Here's a breakdown of the requested information:

1. Table of Acceptance Criteria and Reported Device Performance

The document states that the proposed device demonstrated substantially equivalent performance to an NCCLS frozen Reference Panel, as defined in the "Guidance on Review Criteria for Assessment of Antimicrobial Susceptibility Devices," dated March 8, 2000. Specifically, the criterion mentioned is "Essential Agreement of greater than 96%."

Acceptance Criteria	Reported Device Performance
Essential Agreement (EA) > 96% with reference method	Overall Essential Agreement > 96% for Ceftazidime
Acceptable Reproducibility and Precision	Demonstrated acceptable reproducibility and precision
Acceptable Quality Control results	Demonstrated acceptable results

2. Sample Size Used for the Test Set and Data Provenance

• Sample Size (Test Set): Not explicitly stated with a specific number for organisms or isolates. The document mentions "fresh and stock Efficacy isolates and stock Challenge strains." However, no precise count is provided.
• Data Provenance: Not explicitly stated regarding country of origin. The study appears to be retrospective, using "stock Efficacy isolates and stock Challenge strains" alongside "fresh" isolates. It's an external evaluation.
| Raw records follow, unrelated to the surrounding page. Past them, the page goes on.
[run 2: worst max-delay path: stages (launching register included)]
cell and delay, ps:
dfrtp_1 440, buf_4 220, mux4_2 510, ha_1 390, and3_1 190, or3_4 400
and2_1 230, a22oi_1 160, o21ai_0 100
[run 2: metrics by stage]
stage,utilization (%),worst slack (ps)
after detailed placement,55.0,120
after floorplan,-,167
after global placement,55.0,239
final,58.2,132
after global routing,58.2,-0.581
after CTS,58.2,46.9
--- src/rtl/diff_in_lane_monitor.sv ---
// Lane health monitor for one differential input buffer (O/OB pair).
// Synchronizes the pair, qualifies the lane before fabric may use it,
// deglitches the data, and counts invalid samples (O == OB) with saturation.
//
// state    | meaning
// ---------+-----------------------------------------------------------
// ST_IDLE  | lane disabled; outputs quiet, D_OUT held
// ST_ACQ   | counting consecutive valid samples toward lock
// ST_LOCK  | lane qualified; deglitch filter active, invalid runs tracked
// ST_FAULT | too many consecutive invalid samples; wait for CLR_ERR
module diff_in_lane_monitor #(
  parameter int LOCK_CNT  = 8,
  parameter int FAULT_CNT = 4,
  parameter int FILT_LEN  = 3,
  parameter int ERR_WIDTH = 8
) (
  input  logic                 CLK,
  input  logic                 RST,
  input  logic                 EN,
  input  logic                 O_IN,
  input  logic                 OB_IN,
  input  logic                 CLR_ERR,
  output logic                 D_OUT,
  output logic                 EDGE,
  output logic                 LOCKED,
  output logic                 FAULT,
  output logic [ERR_WIDTH-1:0] ERR_CNT
);

  localparam logic [1:0] ST_IDLE  = 2'd0;
  localparam logic [1:0] ST_ACQ   = 2'd1;
  localparam logic [1:0] ST_LOCK  = 2'd2;
  localparam logic [1:0] ST_FAULT = 2'd3;

  // Counters hold their terminal value exactly; none ever wraps.
  localparam int VW = $clog2(LOCK_CNT + 1);
  localparam int IW = $clog2(FAULT_CNT + 1);
  localparam int FW = $clog2(FILT_LEN + 1);

  localparam logic [VW-1:0]        VRUN_TC = VW'(LOCK_CNT);
  localparam logic [IW-1:0]        IRUN_TC = IW'(FAULT_CNT);
  localparam logic [FW-1:0]        FILT_TC = FW'(FILT_LEN);
  localparam logic [ERR_WIDTH-1:0] ERR_MAX = '1;

  logic [1:0]           state;
  logic                 o_q1, ob_q1, o_s, ob_s;
  logic [VW-1:0]        vrun;
  logic [IW-1:0]        irun;
  logic [FW-1:0]        fcnt;

  logic                 sample_valid;
  logic [VW-1:0]        vrun_nxt;
  logic [IW-1:0]        irun_nxt;
  logic [FW-1:0]        fcnt_nxt;
  logic [ERR_WIDTH-1:0] err_inc;
  logic                 count_err;

  assign sample_valid = o_s ^ ob_s;
  assign vrun_nxt     = vrun + VW'(1);
  assign irun_nxt     = irun + IW'(1);
  assign fcnt_nxt     = fcnt + FW'(1);
  assign err_inc      = (ERR_CNT == ERR_MAX) ? ERR_CNT : ERR_CNT + ERR_WIDTH'(1);
  // Invalid samples only count once the lane has been qualified.
  assign count_err    = ((state == ST_LOCK) || (state == ST_FAULT)) && !sample_valid;

  // Two-flop synchronizer on each leg of the asynchronous pair.
  always_ff @(posedge CLK) begin
    if (RST) begin
      o_q1  <= 1'b0;
      ob_q1 <= 1'b0;
      o_s   <= 1'b0;
      ob_s  <= 1'b0;
    end else begin
      o_q1  <= O_IN;
      ob_q1 <= OB_IN;
      o_s   <= o_q1;
      ob_s  <= ob_q1;
    end
  end

  // Sequencing FSM with run counters, deglitch filter and error counter.
  always_ff @(posedge CLK) begin
    if (RST) begin
      state   <= ST_IDLE;
      vrun    <= '0;
      irun    <= '0;
      fcnt    <= '0;
      D_OUT   <= 1'b0;
      EDGE    <= 1'b0;
      LOCKED  <= 1'b0;
      FAULT   <= 1'b0;
      ERR_CNT <= '0;
    end else begin
      EDGE <= 1'b0;
      if (!EN) begin
        // Disabling the lane drops qualification but keeps the error history.
        state  <= ST_IDLE;
        LOCKED <= 1'b0;
        FAULT  <= 1'b0;
        vrun   <= '0;
        irun   <= '0;
        fcnt   <= '0;
      end else begin
        // A clear wins over an increment landing on the same edge.
        if (CLR_ERR) begin
          ERR_CNT <= '0;
        end else if (count_err) begin
          ERR_CNT <= err_inc;
        end

        case (state)
          ST_IDLE: begin
            state <= ST_ACQ;
            vrun  <= '0;
          end

          ST_ACQ: begin
            if (!sample_valid) begin
              vrun <= '0;
            end else if (vrun_nxt == VRUN_TC) begin
              // Lock takes the current level directly; this is not a data edge.
              state  <= ST_LOCK;
              LOCKED <= 1'b1;
              D_OUT  <= o_s;
              vrun   <= '0;
              irun   <= '0;
              fcnt   <= '0;
            end else begin
              vrun <= vrun_nxt;
            end
          end

          ST_LOCK: begin
            if (!sample_valid) begin
              fcnt <= '0;
              if (irun_nxt == IRUN_TC) begin
                state  <= ST_FAULT;
                LOCKED <= 1'b0;
                FAULT  <= 1'b1;
                irun   <= '0;
              end else begin
                irun <= irun_nxt;
              end
            end else begin
              irun <= '0;
              if (o_s != D_OUT) begin
                if (fcnt_nxt == FILT_TC) begin
                  D_OUT <= o_s;
                  EDGE  <= 1'b1;
                  fcnt  <= '0;
                end else begin
                  fcnt <= fcnt_nxt;
                end
              end else begin
                fcnt <= '0;
              end
            end
          end

          ST_FAULT: begin
            if (CLR_ERR) begin
              state <= ST_ACQ;
              FAULT <= 1'b0;
              vrun  <= '0;
            end
          end

          default: begin
            state <= ST_IDLE;
          end
        endcase
      end
    end
  end

endmodule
3. Number of Experts Used to Establish the Ground Truth for the Test Set and Qualifications

Not applicable. The ground truth was established by an NCCLS (National Committee for Clinical Laboratory Standards, now Clinical and Laboratory Standards Institute - CLSI) frozen Reference Panel, not by human experts adjudicating individual cases.

4. Adjudication Method for the Test Set

Not applicable. The comparison was made against a standardized reference panel, not requiring adjudication of human-interpreted results.
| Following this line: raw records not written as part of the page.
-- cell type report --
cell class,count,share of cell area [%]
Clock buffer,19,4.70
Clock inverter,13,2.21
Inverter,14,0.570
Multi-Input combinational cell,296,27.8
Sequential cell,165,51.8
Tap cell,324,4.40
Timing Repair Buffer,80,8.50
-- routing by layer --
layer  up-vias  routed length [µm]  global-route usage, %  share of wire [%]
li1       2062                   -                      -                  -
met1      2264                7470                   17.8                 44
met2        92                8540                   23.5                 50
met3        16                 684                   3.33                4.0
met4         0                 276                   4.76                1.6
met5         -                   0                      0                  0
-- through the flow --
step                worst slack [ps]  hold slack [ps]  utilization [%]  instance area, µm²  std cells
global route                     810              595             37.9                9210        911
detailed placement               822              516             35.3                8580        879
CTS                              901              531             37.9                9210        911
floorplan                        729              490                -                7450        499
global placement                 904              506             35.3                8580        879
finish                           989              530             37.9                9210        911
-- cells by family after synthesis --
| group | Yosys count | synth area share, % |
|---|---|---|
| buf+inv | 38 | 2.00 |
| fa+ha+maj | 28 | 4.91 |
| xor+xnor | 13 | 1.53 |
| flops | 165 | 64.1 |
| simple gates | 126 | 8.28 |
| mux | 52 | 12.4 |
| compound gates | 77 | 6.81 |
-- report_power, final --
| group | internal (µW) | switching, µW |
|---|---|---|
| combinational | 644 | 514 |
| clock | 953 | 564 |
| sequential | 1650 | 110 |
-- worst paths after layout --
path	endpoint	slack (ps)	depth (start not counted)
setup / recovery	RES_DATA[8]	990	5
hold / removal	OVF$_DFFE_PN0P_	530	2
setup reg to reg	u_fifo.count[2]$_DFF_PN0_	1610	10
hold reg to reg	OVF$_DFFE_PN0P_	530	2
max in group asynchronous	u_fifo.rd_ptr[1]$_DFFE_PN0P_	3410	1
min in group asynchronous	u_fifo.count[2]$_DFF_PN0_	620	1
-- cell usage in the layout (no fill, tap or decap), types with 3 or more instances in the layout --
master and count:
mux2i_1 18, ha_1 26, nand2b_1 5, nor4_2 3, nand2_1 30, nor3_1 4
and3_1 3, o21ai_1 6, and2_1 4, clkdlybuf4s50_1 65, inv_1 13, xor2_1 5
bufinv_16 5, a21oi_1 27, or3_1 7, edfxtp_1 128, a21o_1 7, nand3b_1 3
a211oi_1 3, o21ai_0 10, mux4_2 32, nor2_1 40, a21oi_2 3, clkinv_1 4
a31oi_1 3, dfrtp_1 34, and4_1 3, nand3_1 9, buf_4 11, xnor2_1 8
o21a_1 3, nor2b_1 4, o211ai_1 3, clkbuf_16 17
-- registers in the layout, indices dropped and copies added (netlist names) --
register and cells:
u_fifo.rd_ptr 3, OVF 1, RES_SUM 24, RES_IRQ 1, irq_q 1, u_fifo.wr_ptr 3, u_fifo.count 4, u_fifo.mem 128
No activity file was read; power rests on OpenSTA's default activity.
5. If a Multi-Reader Multi-Case (MRMC) Comparative Effectiveness Study was done, If so, what was the effect size of how much human readers improve with AI vs without AI assistance

Not applicable. This device is an automated antimicrobial susceptibility testing system, not an AI-assisted diagnostic tool for human interpretation.

6. If a Standalone (i.e. algorithm only without human-in-the loop performance) was done

Yes, a standalone performance evaluation was done. The device (MicroScan® Synergies plus™ Gram-Negative MIC/Combo Panel with Ceftazidime) was evaluated by comparing its results directly with an NCCLS frozen Reference Panel. The "WalkAway® SI System or equivalent" reads the panels and determines MICs, which is an automated process without direct human interpretation of the MIC determination itself. The study focused on the performance of the device itself against a reference standard.

7. The Type of Ground Truth Used

NCCLS frozen Reference Panel. This is a standardized, recognized method for determining antimicrobial susceptibility, serving as the gold standard for comparison in this type of device submission.

8. The Sample Size for the Training Set

Not applicable. This document describes a 510(k) for an updated version of an existing device (MicroScan® rapID/S plus™), not a de novo submission of a novel algorithmic device that would typically involve a distinct "training set" in the context of machine learning. The "training" in this context would likely refer to the initial development and validation of the broader MicroScan system and panel technology. The current submission focuses on the performance of a specific antimicrobial (Ceftazidime) on the panel.

9. How the Ground Truth for the Training Set Was Established

Not applicable for the reasons mentioned above. The "ground truth" for the overall system development would have been established through extensive laboratory testing and validation against recognized reference methods (like NCCLS/CLSI standards) during the initial development of the MicroScan technology.